• **Goal of the exercise**:
If a line of the records holds the word "header", copy it out.

• **Exercise data**:

$ cat src/rtl/tlp_qw_pkg.sv
package tlp_qw_pkg;
  localparam int unsigned DW_W      = 32;
  localparam int unsigned BEAT_W    = 2 * DW_W;
  localparam int unsigned FMT4_BIT  = 29;
  localparam int unsigned FMTD_BIT  = 30;
  localparam int unsigned TYPE_HI   = 28;
  localparam int unsigned TYPE_LO   = 25;
  localparam logic [3:0]  CPL_TYPE  = 4'b0101;
  localparam int unsigned TAG_LO    = 8;
  localparam int unsigned A2_BIT    = 2;
  localparam int unsigned IDX_W     = 3;
  localparam logic [IDX_W-1:0] IDX_SAT = 3'd4;

  typedef struct packed {
    logic [BEAT_W-1:0] data;
    logic [1:0]        dv;
    logic              sop;
    logic              eop;
  } beat_t;
endpackage

$ cat src/rtl/tlp_dw_bswap.sv
module tlp_dw_bswap #(
  parameter int unsigned BYTES = 4
) (
  input  logic [8*BYTES-1:0] dw_i,
  output logic [8*BYTES-1:0] dw_o
);
  for (genvar b = 0; b < BYTES; b++) begin : g_byte
    assign dw_o[8*b +: 8] = dw_i[8*(BYTES-1-b) +: 8];
  end
endmodule

$ cat src/rtl/tlp_hdr_track.sv
module tlp_hdr_track
  import tlp_qw_pkg::*;
#(
  parameter int unsigned TAG_W         = 8,
  parameter logic [TAG_W-1:0] CFGIO_TAG_MIN = 8'hF0
) (
  input  logic            clk_i,
  input  logic            rst_ni,
  input  logic            acc_i,
  input  logic [DW_W-1:0] dw_i,
  input  logic            sop_i,
  input  logic            eop_i,
  output logic            is_hdr_o,
  output logic            pad_after_o
);
  logic [IDX_W-1:0] idx_q, idx;
  logic             fmt4_q, data_q, cpl_q;
  logic             fmt4, data, cpl;
  logic [IDX_W-1:0] last_idx;
  logic             at_last, cfgio, a2;
  logic [TAG_W-1:0] tag;

  assign idx  = sop_i ? '0 : idx_q;
  assign fmt4 = (idx == '0) ? dw_i[FMT4_BIT] : fmt4_q;
  assign data = (idx == '0) ? dw_i[FMTD_BIT] : data_q;
  assign cpl  = (idx == '0) ? (dw_i[TYPE_HI:TYPE_LO] == CPL_TYPE) : cpl_q;

  assign last_idx = fmt4 ? IDX_W'(3) : IDX_W'(2);
  assign is_hdr_o = (idx <= last_idx);
  assign at_last  = (idx == last_idx);

  // placement bit lives in the last header dword for every header shape
  assign tag   = dw_i[TAG_LO +: TAG_W];
  assign cfgio = cpl && !fmt4 && (tag >= CFGIO_TAG_MIN);
  assign a2    = cfgio ? 1'b0 : dw_i[A2_BIT];
  // pad needed when the lane after the header differs from the address lane
  assign pad_after_o = at_last && data && (fmt4 ? a2 : !a2);

  always_ff @(posedge clk_i or negedge rst_ni) begin
    if (!rst_ni) begin
      idx_q  <= '0;
      fmt4_q <= 1'b0;
      data_q <= 1'b0;
      cpl_q  <= 1'b0;
    end else if (acc_i) begin
      if (eop_i)              idx_q <= '0;
      else if (idx != IDX_SAT) idx_q <= idx + 1'b1;
      else                     idx_q <= idx;
      if (idx == '0) begin
        fmt4_q <= fmt4;
        data_q <= data;
        cpl_q  <= cpl;
      end
    end
  end

  // a pad is only ever requested ahead of payload, so the packet cannot end there
  assert_pad_not_eop_R4: assert property (@(posedge clk_i) disable iff (!rst_ni)
    acc_i && pad_after_o |-> !eop_i);
  // packet boundary restarts the header count
  assert_idx_restart_R10: assert property (@(posedge clk_i) disable iff (!rst_ni)
    acc_i && eop_i |=> idx_q == '0);
endmodule

$ cat src/rtl/tlp_qw_packer.sv
module tlp_qw_packer
  import tlp_qw_pkg::*;
(
  input  logic              clk_i,
  input  logic              rst_ni,
  input  logic              slot_valid_i,
  output logic              slot_ready_o,
  input  logic [DW_W-1:0]   slot_dw_i,
  input  logic              slot_sop_i,
  input  logic              slot_eop_i,
  input  logic              slot_pad_after_i,
  output logic              out_valid_o,
  input  logic              out_ready_i,
  output logic [BEAT_W-1:0] out_data_o,
  output logic [1:0]        out_dv_o,
  output logic              out_sop_o,
  output logic              out_eop_o
);
  logic            lane_q;
  logic [DW_W-1:0] lo_dw_q;
  logic            lo_dv_q, lo_sop_q;
  logic            out_valid_q;
  beat_t           out_q, beat;
  logic            acc, emit;

  assign slot_ready_o = !out_valid_q || out_ready_i;
  assign acc          = slot_valid_i && slot_ready_o;
  assign emit         = acc && (lane_q || slot_pad_after_i || slot_eop_i);

  always_comb begin
    if (lane_q) begin
      beat.data = {slot_dw_i, lo_dw_q};
      beat.dv   = {1'b1, lo_dv_q};
      beat.sop  = lo_sop_q;
    end else begin
      beat.data = {{DW_W{1'b0}}, slot_dw_i};
      beat.dv   = 2'b01;
      beat.sop  = slot_sop_i;
    end
    beat.eop = slot_eop_i;
  end

  always_ff @(posedge clk_i or negedge rst_ni) begin
    if (!rst_ni) begin
      lane_q   <= 1'b0;
      lo_dw_q  <= '0;
      lo_dv_q  <= 1'b0;
      lo_sop_q <= 1'b0;
    end else if (acc) begin
      if (!lane_q) begin
        if (!slot_pad_after_i && !slot_eop_i) begin
          lo_dw_q  <= slot_dw_i;
          lo_dv_q  <= 1'b1;
          lo_sop_q <= slot_sop_i;
          lane_q   <= 1'b1;
        end
      end else if (slot_pad_after_i) begin
        // next beat opens with a pad in the low half
        lo_dw_q  <= '0;
        lo_dv_q  <= 1'b0;
        lo_sop_q <= 1'b0;
        lane_q   <= 1'b1;
      end else begin
        lane_q <= 1'b0;
      end
    end
  end

  always_ff @(posedge clk_i or negedge rst_ni) begin
    if (!rst_ni) begin
      out_valid_q <= 1'b0;
      out_q       <= '0;
    end else if (emit) begin
      out_valid_q <= 1'b1;
      out_q       <= beat;
    end else if (out_ready_i) begin
      out_valid_q <= 1'b0;
    end
  end

  assign out_valid_o = out_valid_q;
  assign out_data_o  = out_q.data;
  assign out_dv_o    = out_q.dv;
  assign out_sop_o   = out_q.sop;
  assign out_eop_o   = out_q.eop;

  assert_hold_beat_R11: assert property (@(posedge clk_i) disable iff (!rst_ni)
    out_valid_o && !out_ready_i |=> out_valid_o && $stable(out_data_o) && $stable(out_dv_o)
      && $stable(out_sop_o) && $stable(out_eop_o));
  assert_no_accept_stalled_R11: assert property (@(posedge clk_i) disable iff (!rst_ni)
    out_valid_o && !out_ready_i |-> !slot_ready_o);
  assert_dv_nonzero_R9: assert property (@(posedge clk_i) disable iff (!rst_ni)
    out_valid_o |-> out_dv_o != 2'b00);
  assert_sop_low_lane_R10: assert property (@(posedge clk_i) disable iff (!rst_ni)
    out_valid_o && out_sop_o |-> out_dv_o[0]);
  assert_lane_reset_R10: assert property (@(posedge clk_i) disable iff (!rst_ni)
    acc && slot_eop_i |=> !lane_q);
endmodule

• **Task answer**:
  // placement bit lives in the last header dword for every header shape
  // pad needed when the lane after the header differs from the address lane
  // packet boundary restarts the header count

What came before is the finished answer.